Accumulating evidence suggests that overexpression or coexpression of Eph family RTKs and their ligands could promote tumour progression. Overexpression of EphB4 and ephrinB2 has been observed in malignant colonic epithelium and uterine endometrial cancer (Sinha et al, 2003; Alam et al, 2007). EphA2 was found to be expressed at high levels in metastatic melanoma cells in comparison with normal melanocytes (Easty et al, 1995). Also, ephrinB2 was highly expressed in primary and metastatic melanomas compared to benign melanocytic nevi (Vogt et al, 1998). Furthermore, the expression of ephrinA1 and the upregulation of its receptor, EphA2, were found during the course of melanoma progression (Vogt et al, 1998). EphA1 has also been shown to be oncogenic in the classical 3T3 fibroblast assay and coexpression of an ephrin ligand could generate an autocrine loop (Maru et al, 1990).

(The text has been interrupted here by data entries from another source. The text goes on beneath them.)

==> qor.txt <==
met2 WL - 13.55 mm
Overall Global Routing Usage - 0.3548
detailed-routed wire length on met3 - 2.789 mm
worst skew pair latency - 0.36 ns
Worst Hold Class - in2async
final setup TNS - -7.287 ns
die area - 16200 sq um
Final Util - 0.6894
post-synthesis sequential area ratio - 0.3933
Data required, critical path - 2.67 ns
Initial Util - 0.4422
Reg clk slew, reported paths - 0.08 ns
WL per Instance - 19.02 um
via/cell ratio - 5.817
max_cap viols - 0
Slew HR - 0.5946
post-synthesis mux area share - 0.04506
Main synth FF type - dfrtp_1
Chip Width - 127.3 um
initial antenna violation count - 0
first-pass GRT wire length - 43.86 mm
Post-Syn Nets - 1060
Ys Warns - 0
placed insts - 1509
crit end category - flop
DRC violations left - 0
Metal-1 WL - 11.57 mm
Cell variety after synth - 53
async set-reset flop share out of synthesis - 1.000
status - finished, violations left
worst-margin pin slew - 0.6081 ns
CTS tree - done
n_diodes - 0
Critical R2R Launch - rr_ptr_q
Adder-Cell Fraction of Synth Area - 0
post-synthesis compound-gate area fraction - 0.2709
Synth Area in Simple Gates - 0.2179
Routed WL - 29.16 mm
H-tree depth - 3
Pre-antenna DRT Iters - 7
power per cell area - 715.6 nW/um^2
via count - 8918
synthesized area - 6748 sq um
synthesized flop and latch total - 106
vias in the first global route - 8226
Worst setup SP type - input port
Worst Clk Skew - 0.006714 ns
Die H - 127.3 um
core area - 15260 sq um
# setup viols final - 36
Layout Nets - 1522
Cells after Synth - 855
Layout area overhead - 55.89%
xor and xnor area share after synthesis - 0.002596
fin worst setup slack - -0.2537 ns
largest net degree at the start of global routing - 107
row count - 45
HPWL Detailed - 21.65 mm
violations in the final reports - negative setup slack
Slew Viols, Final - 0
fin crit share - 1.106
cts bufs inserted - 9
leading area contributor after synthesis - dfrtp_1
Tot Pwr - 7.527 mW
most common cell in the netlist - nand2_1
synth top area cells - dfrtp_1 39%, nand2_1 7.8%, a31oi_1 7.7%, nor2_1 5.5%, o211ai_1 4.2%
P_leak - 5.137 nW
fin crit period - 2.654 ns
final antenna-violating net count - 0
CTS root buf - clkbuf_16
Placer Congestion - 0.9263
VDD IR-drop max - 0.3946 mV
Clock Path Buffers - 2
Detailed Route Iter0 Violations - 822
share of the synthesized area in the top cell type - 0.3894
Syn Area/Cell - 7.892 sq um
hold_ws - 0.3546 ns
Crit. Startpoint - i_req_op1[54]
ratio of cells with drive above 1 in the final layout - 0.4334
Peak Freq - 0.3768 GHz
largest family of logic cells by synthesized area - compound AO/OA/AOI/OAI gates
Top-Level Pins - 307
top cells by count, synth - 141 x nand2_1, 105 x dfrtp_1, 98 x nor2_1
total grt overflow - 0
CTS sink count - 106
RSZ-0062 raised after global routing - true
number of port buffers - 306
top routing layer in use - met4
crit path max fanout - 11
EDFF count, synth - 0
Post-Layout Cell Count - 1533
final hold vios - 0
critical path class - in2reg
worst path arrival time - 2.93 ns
[src/rtl/tri_bus_arbiter_if.sv]
// Bus bundle shared by the tristate-bus arbiter and its requesters.
// The arbiter side takes the master modport: it samples the request
// levels and drives grant, buffer enables and status back out.
interface tri_bus_arbiter_if #(
    parameter int N = 4
);
    logic [N-1:0] req;
    logic [N-1:0] gnt;
    logic [N-1:0] oe;
    logic [2:0]   owner;
    logic         busy;
    logic         timeout;

    modport master (
        input  req,
        output gnt,
        output oe,
        output owner,
        output busy,
        output timeout
    );

    modport slave (
        output req,
        input  gnt,
        input  oe,
        input  owner,
        input  busy,
        input  timeout
    );
endinterface
$ cat src/rtl/alu_issue_stage.sv
// RV32I ID->EX issue register: decodes the instruction and operands into ALU opcode and operands.
// Optional macro ILLEGAL_INSN_EN adds the registered o_illegal flag.
module alu_issue_stage #(
    parameter int d_width = 32,
    parameter int op      = 4
) (
    input  logic               i_clk,
    input  logic               i_rst_n,
    input  logic               i_valid,
    output logic               o_ready,
    input  logic [31:0]        i_instr,
    input  logic [d_width-1:0] i_pc,
    input  logic [d_width-1:0] i_rs1_data,
    input  logic [d_width-1:0] i_rs2_data,
    input  logic               i_flush,
    output logic               o_valid,
    input  logic               i_ready,
    output logic [op-1:0]      o_alu_opcode,
    output logic [d_width-1:0] o_alu_data1,
    output logic [d_width-1:0] o_alu_data2,
    output logic [4:0]         o_rd,
    output logic               o_rd_we,
    output logic [2:0]         o_funct3
`ifdef ILLEGAL_INSN_EN
    ,
    output logic               o_illegal
`endif
);

    localparam logic [6:0] OPC_OP     = 7'b0110011;
    localparam logic [6:0] OPC_OPIMM  = 7'b0010011;
    localparam logic [6:0] OPC_LUI    = 7'b0110111;
    localparam logic [6:0] OPC_AUIPC  = 7'b0010111;
    localparam logic [6:0] OPC_LOAD   = 7'b0000011;
    localparam logic [6:0] OPC_STORE  = 7'b0100011;
    localparam logic [6:0] OPC_BRANCH = 7'b1100011;
    localparam logic [6:0] OPC_JAL    = 7'b1101111;
    localparam logic [6:0] OPC_JALR   = 7'b1100111;

    localparam logic [op-1:0] ALU_ADD  = op'(0);
    localparam logic [op-1:0] ALU_SUB  = op'(1);
    localparam logic [op-1:0] ALU_SLL  = op'(2);
    localparam logic [op-1:0] ALU_SLT  = op'(3);
    localparam logic [op-1:0] ALU_SLTU = op'(4);
    localparam logic [op-1:0] ALU_XOR  = op'(5);
    localparam logic [op-1:0] ALU_SRL  = op'(6);
    localparam logic [op-1:0] ALU_SRA  = op'(7);
    localparam logic [op-1:0] ALU_OR   = op'(8);
    localparam logic [op-1:0] ALU_AND  = op'(9);

    logic [6:0]         opc;
    logic [2:0]         f3;
    logic [4:0]         rd;
    logic               is_shift;
    logic [d_width-1:0] imm_i, imm_s, imm_u, shamt_i, shamt_r;

    assign opc      = i_instr[6:0];
    assign f3       = i_instr[14:12];
    assign rd       = i_instr[11:7];
    assign is_shift = (f3 == 3'b001) || (f3 == 3'b101);
    assign imm_i    = {{(d_width-12){i_instr[31]}}, i_instr[31:20]};
    assign imm_s    = {{(d_width-12){i_instr[31]}}, i_instr[31:25], i_instr[11:7]};
    assign imm_u    = d_width'({i_instr[31:12], 12'b0});
    assign shamt_i  = d_width'(i_instr[24:20]);
    assign shamt_r  = d_width'(i_rs2_data[4:0]);

    // alt selects sub on f3=000 and sra on f3=101; ignored elsewhere
    function automatic logic [op-1:0] alu_for_f3(input logic [2:0] fn, input logic alt);
        case (fn)
            3'b000:  alu_for_f3 = alt ? ALU_SUB : ALU_ADD;
            3'b001:  alu_for_f3 = ALU_SLL;
            3'b010:  alu_for_f3 = ALU_SLT;
            3'b011:  alu_for_f3 = ALU_SLTU;
            3'b100:  alu_for_f3 = ALU_XOR;
            3'b101:  alu_for_f3 = alt ? ALU_SRA : ALU_SRL;
            3'b110:  alu_for_f3 = ALU_OR;
            default: alu_for_f3 = ALU_AND;
        endcase
    endfunction

    logic [op-1:0]      nxt_opcode;
    logic [d_width-1:0] nxt_data1, nxt_data2;
    logic               nxt_writes, nxt_rd_we;

    always_comb begin
        nxt_opcode = ALU_ADD;
        nxt_data1  = '0;
        nxt_data2  = '0;
        nxt_writes = 1'b0;
        case (opc)
            OPC_OP: begin
                nxt_opcode = alu_for_f3(f3, i_instr[30]);
                nxt_data1  = i_rs1_data;
                nxt_data2  = is_shift ? shamt_r : i_rs2_data;
                nxt_writes = 1'b1;
            end
            OPC_OPIMM: begin
                nxt_opcode = alu_for_f3(f3, (f3 == 3'b101) && i_instr[30]);
                nxt_data1  = i_rs1_data;
                nxt_data2  = is_shift ? shamt_i : imm_i;
                nxt_writes = 1'b1;
            end
            OPC_LUI: begin
                nxt_data2  = imm_u;
                nxt_writes = 1'b1;
            end
            OPC_AUIPC: begin
                nxt_data1  = i_pc;
                nxt_data2  = imm_u;
                nxt_writes = 1'b1;
            end
            OPC_LOAD: begin
                nxt_data1  = i_rs1_data;
                nxt_data2  = imm_i;
                nxt_writes = 1'b1;
            end
            OPC_STORE: begin
                nxt_data1 = i_rs1_data;
                nxt_data2 = imm_s;
            end
            OPC_BRANCH: begin
                nxt_opcode = f3[2] ? (f3[1] ? ALU_SLTU : ALU_SLT) : ALU_SUB;
                nxt_data1  = i_rs1_data;
                nxt_data2  = i_rs2_data;
            end
            OPC_JAL, OPC_JALR: begin
                nxt_data1  = i_pc;
                nxt_data2  = d_width'(4);
                nxt_writes = 1'b1;
            end
            default: ;
        endcase
    end

`ifdef ILLEGAL_INSN_EN
    logic [6:0] f7;
    logic       nxt_illegal;

    assign f7 = i_instr[31:25];

    always_comb begin
        nxt_illegal = 1'b0;
        case (opc)
            OPC_OP:
                nxt_illegal = !((f7 == 7'h00) ||
                                ((f7 == 7'h20) && ((f3 == 3'b000) || (f3 == 3'b101))));
            OPC_OPIMM:
                nxt_illegal = ((f3 == 3'b001) && (f7 != 7'h00)) ||
                              ((f3 == 3'b101) && (f7 != 7'h00) && (f7 != 7'h20));
            OPC_BRANCH:
                nxt_illegal = (f3[2:1] == 2'b01);
            OPC_LUI, OPC_AUIPC, OPC_LOAD, OPC_STORE, OPC_JAL, OPC_JALR:
                nxt_illegal = 1'b0;
            default:
                nxt_illegal = 1'b1;
        endcase
    end

    assign nxt_rd_we = nxt_writes && (rd != 5'd0) && !nxt_illegal;
`else
    assign nxt_rd_we = nxt_writes && (rd != 5'd0);
`endif

    logic load;

    assign o_ready = !o_valid || i_ready;
    assign load    = i_valid && o_ready && !i_flush;

    // flush clears only the valid bit; payload registers keep their last contents
    always_ff @(posedge i_clk or negedge i_rst_n) begin
        if (!i_rst_n) begin
            o_valid      <= 1'b0;
            o_alu_opcode <= '0;
            o_alu_data1  <= '0;
            o_alu_data2  <= '0;
            o_rd         <= '0;
            o_rd_we      <= 1'b0;
            o_funct3     <= '0;
        end else begin
            if (i_flush)
                o_valid <= 1'b0;
            else if (load)
                o_valid <= 1'b1;
            else if (i_ready)
                o_valid <= 1'b0;
            if (load) begin
                o_alu_opcode <= nxt_opcode;
                o_alu_data1  <= nxt_data1;
                o_alu_data2  <= nxt_data2;
                o_rd         <= rd;
                o_rd_we      <= nxt_rd_we;
                o_funct3     <= f3;
            end
        end
    end

`ifdef ILLEGAL_INSN_EN
    always_ff @(posedge i_clk or negedge i_rst_n) begin
        if (!i_rst_n)
            o_illegal <= 1'b0;
        else if (load)
            o_illegal <= nxt_illegal;
    end
`endif

endmodule
<file path="src/rtl/proc_pkg.sv">
// proc_pkg: processor-wide types, widths and opcode constants shared by fetch, Ctrl and TopLevel
package proc_pkg;
   localparam int INST_W = 9;
   localparam int PC_W   = 10;
   typedef logic [INST_W-1:0] inst_t;
   typedef logic [PC_W-1:0]   pc_t;
   localparam logic [2:0] OP_LOAD  = 3'b100;
   localparam logic [2:0] OP_STORE = 3'b101;
   localparam logic [2:0] OP_HALT  = 3'b111;
   function automatic logic [2:0] opcode(input inst_t i_inst);
      return i_inst[INST_W-1:INST_W-3];
   endfunction
endpackage

</file>
<file path="src/rtl/inst_fifo.sv">
// inst_fifo: circular instruction buffer with flush; head word is forced to zero when empty
module inst_fifo #(
   parameter int W     = 19,
   parameter int DEPTH = 2
) (
   input  logic                     i_clk,
   input  logic                     i_rst_n,
   input  logic                     i_push,
   input  logic                     i_pop,
   input  logic                     i_flush,
   input  logic [W-1:0]             i_data,
   output logic [W-1:0]             o_data,
   output logic                     o_full,
   output logic                     o_empty,
   output logic [$clog2(DEPTH):0]   o_count
);
   localparam int PW = $clog2(DEPTH);
   localparam logic [PW:0] FULL_CNT = (PW+1)'(DEPTH);
   logic [W-1:0]  r_mem [DEPTH];
   logic [PW-1:0] r_wr, r_rd;
   logic [PW:0]   r_count;
   logic          w_do_pop;
   assign o_count  = r_count;
   assign o_full   = r_count == FULL_CNT;
   assign o_empty  = r_count == '0;
   assign w_do_pop = i_pop && !o_empty;
   assign o_data   = o_empty ? '0 : r_mem[r_rd];
   // storage array; the caller never pushes into a full buffer without popping
   always_ff @(posedge i_clk)
      if (i_push) r_mem[r_wr] <= i_data;
   // pointers and occupancy; flush overrides any push or pop in the same cycle
   always_ff @(posedge i_clk or negedge i_rst_n)
      if (!i_rst_n) begin
         r_wr    <= '0;
         r_rd    <= '0;
         r_count <= '0;
      end else if (i_flush) begin
         r_wr    <= '0;
         r_rd    <= '0;
         r_count <= '0;
      end else begin
         if (i_push) r_wr <= r_wr + 1'b1;
         if (w_do_pop) r_rd <= r_rd + 1'b1;
         r_count <= r_count + (PW+1)'(i_push) - (PW+1)'(w_do_pop);
      end
endmodule

</file>
<file path="src/rtl/inst_fetch.sv">
// inst_fetch: PC owner and InstROM driver feeding decode through a small FIFO, with redirect and halt
module inst_fetch import proc_pkg::*; #(
   parameter int            IW       = INST_W,
   parameter int            AW       = PC_W,
   parameter int            DEPTH    = 2,
   parameter logic [AW-1:0] RESET_PC = '0
) (
   input  logic          i_clk,
   input  logic          i_rst_n,
   output logic [AW-1:0] o_rom_addr,
   output logic          o_rom_rd,
   input  logic [IW-1:0] i_rom_data,
   output logic          o_inst_valid,
   input  logic          i_inst_ready,
   output logic [IW-1:0] o_inst,
   output logic [AW-1:0] o_inst_pc,
   input  logic          i_redir_en,
   input  logic [AW-1:0] i_redir_pc,
   input  logic          i_halt_req,
   output logic          o_halted
);
   localparam int CW = $clog2(DEPTH) + 1;
   localparam logic [CW:0] DEPTH_CNT = (CW+1)'(DEPTH);
   logic [AW-1:0]    r_pc, r_rd_pc;
   logic             r_epoch, r_rd_epoch, r_inflight, r_halt_seen;
   logic             w_redir, w_issue, w_push, w_pop, w_full, w_empty;
   logic [CW-1:0]    w_count;
   logic [CW:0]      w_used, w_limit;
   logic [AW+IW-1:0] w_head;
   // issue/return decisions; a pop this cycle frees a slot so streaming sustains one fetch per cycle
   always_comb begin
      w_redir = i_redir_en && !r_halt_seen && !i_halt_req;
      w_pop   = !w_empty && i_inst_ready;
      w_used  = {1'b0, w_count} + {{CW{1'b0}}, r_inflight};
      w_limit = DEPTH_CNT + {{CW{1'b0}}, w_pop};
      w_issue = i_rst_n && !r_halt_seen && !i_redir_en && (w_used < w_limit);
      w_push  = r_inflight && (r_rd_epoch == r_epoch) && (!w_full || w_pop);
   end
   // pc, epoch and in-flight read tracking; halt is sticky until reset
   always_ff @(posedge i_clk or negedge i_rst_n)
      if (!i_rst_n) begin
         r_pc        <= RESET_PC;
         r_rd_pc     <= '0;
         r_epoch     <= 1'b0;
         r_rd_epoch  <= 1'b0;
         r_inflight  <= 1'b0;
         r_halt_seen <= 1'b0;
      end else begin
         r_inflight <= w_issue;
         if (w_issue) begin
            r_rd_pc    <= r_pc;
            r_rd_epoch <= r_epoch;
         end
         if (w_redir) begin
            r_pc    <= i_redir_pc;
            r_epoch <= !r_epoch;
         end else if (w_issue) r_pc <= r_pc + 1'b1;
         if (i_halt_req) r_halt_seen <= 1'b1;
      end
   inst_fifo #(.W(AW+IW), .DEPTH(DEPTH)) u_fifo (
      .i_clk   (i_clk),
      .i_rst_n (i_rst_n),
      .i_push  (w_push),
      .i_pop   (w_pop),
      .i_flush (w_redir),
      .i_data  ({r_rd_pc, i_rom_data}),
      .o_data  (w_head),
      .o_full  (w_full),
      .o_empty (w_empty),
      .o_count (w_count)
   );
   assign o_rom_addr   = r_pc;
   assign o_rom_rd     = w_issue;
   assign o_inst_valid = !w_empty;
   assign {o_inst_pc, o_inst} = w_head;
   assign o_halted     = r_halt_seen && !r_inflight;
endmodule

</file>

Noren et al (2004) proposed a proangiogenic role for EphB4 in tumour progression where the plausible linkage between the EphB4 ectodomain on tumour cells and ephrinB2 in the vasculature seems to facilitate the formation of blood vessels and remodelling (Noren et al, 2004). Consistent with this, in our present study, weak staining in vascular endothelial cells, although not very significant, may lead to the hypothesis that there is localised EphB4 activation in the cell membrane of cancer cells that are in contact with blood vessels, which might promote metastasis and further tumour progression. Besides, EphB4 receptor and ephrinB2 ligand were significantly higher and overexpressed with tumour advancement in ovarian cancer regardless of histopathological types. Thus, data from our present study suggest that autocrine stimulation by EphB4 and ephrinB2 coexpression might mediate the advancement of ovarian cancer. The coexpression of EphB4/ephrinB2 may potentiate tumour advancement leading to poor survival and can be recognised as a novel prognostic indicator in the primary tumour of ovarian cancers. In addition, to block the EphB4/ephrinB2 signalling pathway using soluble ephrinB2, an attractive therapeutic strategy might be developed in the future.